BEGIN Records for this exercise
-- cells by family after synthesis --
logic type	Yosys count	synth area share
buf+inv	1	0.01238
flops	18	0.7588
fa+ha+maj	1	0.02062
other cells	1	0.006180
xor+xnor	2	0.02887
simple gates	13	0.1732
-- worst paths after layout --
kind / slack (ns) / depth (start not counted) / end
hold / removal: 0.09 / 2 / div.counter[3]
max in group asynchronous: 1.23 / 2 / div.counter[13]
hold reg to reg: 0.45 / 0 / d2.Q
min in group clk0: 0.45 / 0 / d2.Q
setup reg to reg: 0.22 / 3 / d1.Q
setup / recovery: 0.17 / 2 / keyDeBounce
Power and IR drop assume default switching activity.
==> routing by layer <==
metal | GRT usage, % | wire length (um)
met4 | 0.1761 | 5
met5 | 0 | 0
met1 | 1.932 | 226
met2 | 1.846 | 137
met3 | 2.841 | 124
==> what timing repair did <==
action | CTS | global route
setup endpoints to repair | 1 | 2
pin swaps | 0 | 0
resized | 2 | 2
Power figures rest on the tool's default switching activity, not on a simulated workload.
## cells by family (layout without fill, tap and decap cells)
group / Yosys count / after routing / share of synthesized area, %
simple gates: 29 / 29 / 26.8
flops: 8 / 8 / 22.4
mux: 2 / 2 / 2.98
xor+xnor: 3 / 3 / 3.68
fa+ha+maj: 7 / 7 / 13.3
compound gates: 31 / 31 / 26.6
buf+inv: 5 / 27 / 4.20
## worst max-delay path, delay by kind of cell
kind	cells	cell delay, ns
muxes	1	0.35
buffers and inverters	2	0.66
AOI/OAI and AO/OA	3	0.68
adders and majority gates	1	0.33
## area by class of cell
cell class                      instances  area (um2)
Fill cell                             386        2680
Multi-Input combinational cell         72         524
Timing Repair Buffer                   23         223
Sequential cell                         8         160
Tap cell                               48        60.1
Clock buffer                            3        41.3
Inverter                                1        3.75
==> design.v <==
module Tone_Generator (
		input  logic        clk,
		input  logic        rst,
		input  logic [9:0]  frequency,
		output logic        sound
	);
    logic [31:0] tick_counter;
    always_ff @(posedge clk or posedge rst) begin
        if (rst) begin
            tick_counter <= 0;
            sound <= 0;
        end else if (frequency == 0) begin
            sound <= 0;
        end else begin
            tick_counter <= tick_counter + frequency;
            if (tick_counter >= 500000) begin
                sound <= ~sound;
                tick_counter <= tick_counter - 500000;
            end
        end
    end
endmodule
==> run.sh <==
#!/bin/bash
# OpenROAD 26Q1-2900-gdf79404cd8, Yosys 0.63+post, stock flow scripts
make -C /OpenROAD-flow-scripts/flow DESIGN_CONFIG=/design/flow/config.mk WORK_HOME=/design/flow/orfs finish
==> config.mk <==
export PLATFORM = sky130hd
export DESIGN_NAME = Tone_Generator
export DESIGN_NICKNAME = Tone_Generator
export VERILOG_FILES = /design/flow/design.v
export SDC_FILE = /design/flow/constraint.sdc
export NUM_CORES = 4
export LEC_CHECK = 1
export CORE_UTILIZATION = 30
==> constraint.sdc <==
current_design Tone_Generator

set clk_period 9.1
set clk_io_pct 0.2

create_clock -name clk0 -period $clk_period [get_ports {clk}]

set non_clock_inputs [all_inputs -no_clocks]
set_input_delay [expr $clk_period * $clk_io_pct] -clock clk0 $non_clock_inputs
set_output_delay [expr $clk_period * $clk_io_pct] -clock clk0 [all_outputs]
<file path="flow/design.v">
module sevenSeg(
	input logic [5:0] result_data,
	output logic [6:0] high_digit_display,
	output logic [6:0] low_digit_display
);
	logic [3:0] tens_digit;
	logic [3:0] units_digit;
	always_comb begin
		tens_digit = result_data / 10;
		units_digit = result_data % 10;
		high_digit_display = 7'b1111111;
		low_digit_display = 7'b1111111;
		case (tens_digit)
			4'd0: high_digit_display = 7'b1000000; 
			4'd1: high_digit_display = 7'b1111001; 
			4'd2: high_digit_display = 7'b0100100; 
			4'd3: high_digit_display = 7'b0110000; 
			4'd4: high_digit_display = 7'b0011001; 
			4'd5: high_digit_display = 7'b0010010; 
			4'd6: high_digit_display = 7'b0000010; 
			4'd7: high_digit_display = 7'b1111000; 
			4'd8: high_digit_display = 7'b0000000; 
			4'd9: high_digit_display = 7'b0010000; 
			default: high_digit_display = 7'b1111111;
		endcase
		case (units_digit)
			4'd0: low_digit_display = 7'b1000000; 
			4'd1: low_digit_display = 7'b1111001; 
			4'd2: low_digit_display = 7'b0100100; 
			4'd3: low_digit_display = 7'b0110000; 
			4'd4: low_digit_display = 7'b0011001; 
			4'd5: low_digit_display = 7'b0010010; 
			4'd6: low_digit_display = 7'b0000010; 
			4'd7: low_digit_display = 7'b1111000; 
			4'd8: low_digit_display = 7'b0000000; 
			4'd9: low_digit_display = 7'b0010000; 
			default: low_digit_display = 7'b1111111;
		endcase
	end
endmodule
</file>
## ./constraint.sdc

```tcl
current_design clockdiv

set clk_period 3.6
set clk_io_pct 0.2

create_clock -name clk0 -period $clk_period [get_ports {iclk}]

set non_clock_inputs [all_inputs -no_clocks]
set_input_delay [expr $clk_period * $clk_io_pct] -clock clk0 $non_clock_inputs
set_output_delay [expr $clk_period * $clk_io_pct] -clock clk0 [all_outputs]
```

## ./design.v

```verilog
 module clockdiv(input logic iclk,
						output logic oclk);
	const int HALF_OF_CLK_CYCLE_VALUE = 32'd12500000;  
	int count = 32'd0;
	logic clkstate = 1'b0;
	always_ff @(posedge iclk)
		if(count == (HALF_OF_CLK_CYCLE_VALUE-1))
		begin
			count <= 32'd0;
			clkstate <= ~clkstate;
		end else begin
			count <= count + 32'd1;
			clkstate <= clkstate;
		end
	assign oclk = clkstate;
 endmodule
```

## ./run.sh

```bash
#!/bin/bash
# OpenROAD 26Q1-2900-gdf79404cd8, Yosys 0.63+post, stock flow scripts
make -C /OpenROAD-flow-scripts/flow DESIGN_CONFIG=/design/flow/config.mk WORK_HOME=/design/flow/orfs finish
```

## ./config.mk

```make
export PLATFORM = sky130hd
export DESIGN_NAME = clockdiv
export DESIGN_NICKNAME = clockdiv
export VERILOG_FILES = /design/flow/design.v
export SDC_FILE = /design/flow/constraint.sdc
export NUM_CORES = 4
export LEC_CHECK = 1
export CORE_AREA = 10 10 96 96
export DIE_AREA = 0 0 106 106
```

==> notes.org <==
* Flow results

** Global routing
- Overall routing resource usage recorded by global route was 0.0547.
- Antenna violations before repair :: 0
- The number of global-route vias before repair came to 1109.
- Overflow after GRT :: 0
- Pin count of the biggest net entering global routing :: 17
- First-pass GRT wire length :: 5250 um

** Final layout
- Final std cell area, no fill :: 1800 sq um
- Final standard cell count with taps included and fillers excluded :: 274
- The sequential cells in the finished layout cover a total of 671 sq um.
- In the final layout, the fill cell count is 793.
- Share of cells above drive strength 1 :: 0.109
- P&R area growth vs syn :: 15.3%
- Comb. cell area :: 823 sq um

** Critical path
- The timing report notes that buffer and inverter cells on the critical path total 0.
- CP max stage cell :: sky130_fd_sc_hd__or4_1
- At the worst endpoint, the arrival time is 2.30 ns.
- In this design, the largest share of critical-path delay is due to simple AND/OR/NAND/NOR gates.
- Nature of the critical path startpoint :: flop
- STA classifies the critical path endpoint as a flop.
- All stages included, the depth of the critical timing path comes to 5.
- The critical path is of the reg -> reg type.
- The longest incremental delay of any stage on the critical path is reported as 0.61 ns.
- Cells traversed along the worst timing path :: ha_1 > and4_1 > nand3_1 > or4_1 > a31o_2
- Worst Reg-to-Reg Cells :: 5
- Max fanout on the critical path was recorded as 5.
- The critical path endpoint has a required time of 3.79 ns.

** Routing
- 0 antenna diodes ended up in the layout.
- M1 WL :: 1540 um
- TritonRoute pass-1 iters :: 4
- Vias after detailed routing :: 1236
- TritonRoute reported its final design rule violation total as 0.
- Overall routed net length :: 3100 um
- Nets still carrying antenna violations after routing amount to 0.
- After the first detailed-routing iteration, the DRC count stood at 60.
- Max layer used :: met4
- Wirelength per Cell :: 11.3 um
- The script logs the ratio of routed vias to standard cells as 4.51.
- Sum of met3 wire segment lengths after detailed routing :: 186 um
- Met2 wire length :: 1330 um

** Power and ir drop
- Maximum vdd ir drop :: 218 uV
- The final power report lists total power as 0.000782 W.
- Leakage power figure :: 0.653 nW
- Cell area power density :: 435 nW/um^2

** Synthesis
- Per the synth log, the flip-flop and latch total comes to 33.
- After technology mapping, the gate count stands at 171.
- Area share of and-or/or-and cells after synthesis :: 0.0771
- Of the synthesized area, sequential elements account for 0.431.
- For this run, the number of Yosys warnings is 1.
- Per the synth stats, the flop cell with the highest instance count is sky130_fd_sc_hd__dfxtp_1.
- Per the synthesis report, the simple-gate share of the synthesized area is 0.316.
- The post-synth count of flops with an enable pin is 1.
- Per-instance average area after synthesis :: 9.11 sq um
- Asr flop ratio synth :: 0
- Yosys Chip Area :: 1560 sq um
- Summing all multiplexer cells gives an area fraction of 0.
- In this run the cell area of the synthesized design comes to 1560 sq um.
- Counting distinct cell types in the post-synthesis netlist gives 41.
- Per the Yosys statistics, synthesis produced 171 cells.
- Per the synthesis report, the XOR/XNOR share of the synthesized area is 0.124.
- Among the non-sequential cells, simple AND/OR/NAND/NOR gates take the most area.
- Synth Area in Adders :: 0.00803

** Floorplanning
- The horizontal die dimension reported for this design is 106 um.
- During I/O placement, the number of pins put on the boundary was 2.
- Die Y-Extent :: 106 um
- For reference, the placement row count at floorplan is 31.
- After floorplanning, the core was sized to cover 7210 sq um.
- Starting utilization of the core area :: 0.216
- After floorplanning, the die was sized to cover 11200 sq um.

** Final timing
- In the finished design, the share of the clock period the worst path needs comes to 0.587.
- Endpoints failing hold :: 0
- Final count of negative-setup-slack endpoints :: 0
- Headroom to the max-slew limit :: 0.527
- The final layout reports a setup TNS of 0 ns.
- The routed design could run at a clock period as short as 2.11 ns.
- Worst Hold Margin :: 0.467 ns
- Setup repair after global routing missed its margin :: false
- Between clock sinks in the finished design, the worst skew comes to 0.00961 ns.
- For the pin with the worst max-slew slack, the measured transition is 0.703 ns.
- Based on the critical path, the design can be clocked at up to 0.474 GHz.
- For reference, the final report shows the max-slew violation count at 0.

** CTS
- Hold buffer count at CTS :: 0
- TritonCTS built the clock tree.
- CTS saw 33 sinks.
- Total clock buffers created by CTS :: 5
- Per the CTS log, the maximum H-tree level is 2.
- Resize count post-CTS :: 0
- The root buffer cell chosen for the clock tree is sky130_fd_sc_hd__clkbuf_8.
- The longest clock path from root to sink contains 2 buffers.
- Number of buffers inserted by post-CTS setup repair :: 0
- Clock slew seen by the registers of the worst setup and hold paths :: 0.07 ns
- The skew report gives the latency at the later pin of the worst-skew pair as 0.29 ns.

** Placed design
- Placed cells :: 266
- Detailed Place HPWL :: 2050 um
- After its last routability iteration, the placer logged a weighted congestion of 0.820.
- Number of buffers inserted by port buffering :: 1
- Summing all placed instances gives a cell area of 1660 sq um.

** Run status
- The run finished with clean final reports.

** Worst hold path
- Cell count of the worst hold path :: 1
- According to the hold report, the worst path is of the reg -> reg type.

** Job
- Max capacitance violation total :: 0
- Summing over the stages, the warning tally comes to 25.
END Records for this exercise
Whenever a line of the records holds the string "family", pick it out and copy it.

-- cells by family after synthesis --
## cells by family (layout without fill, tap and decap cells)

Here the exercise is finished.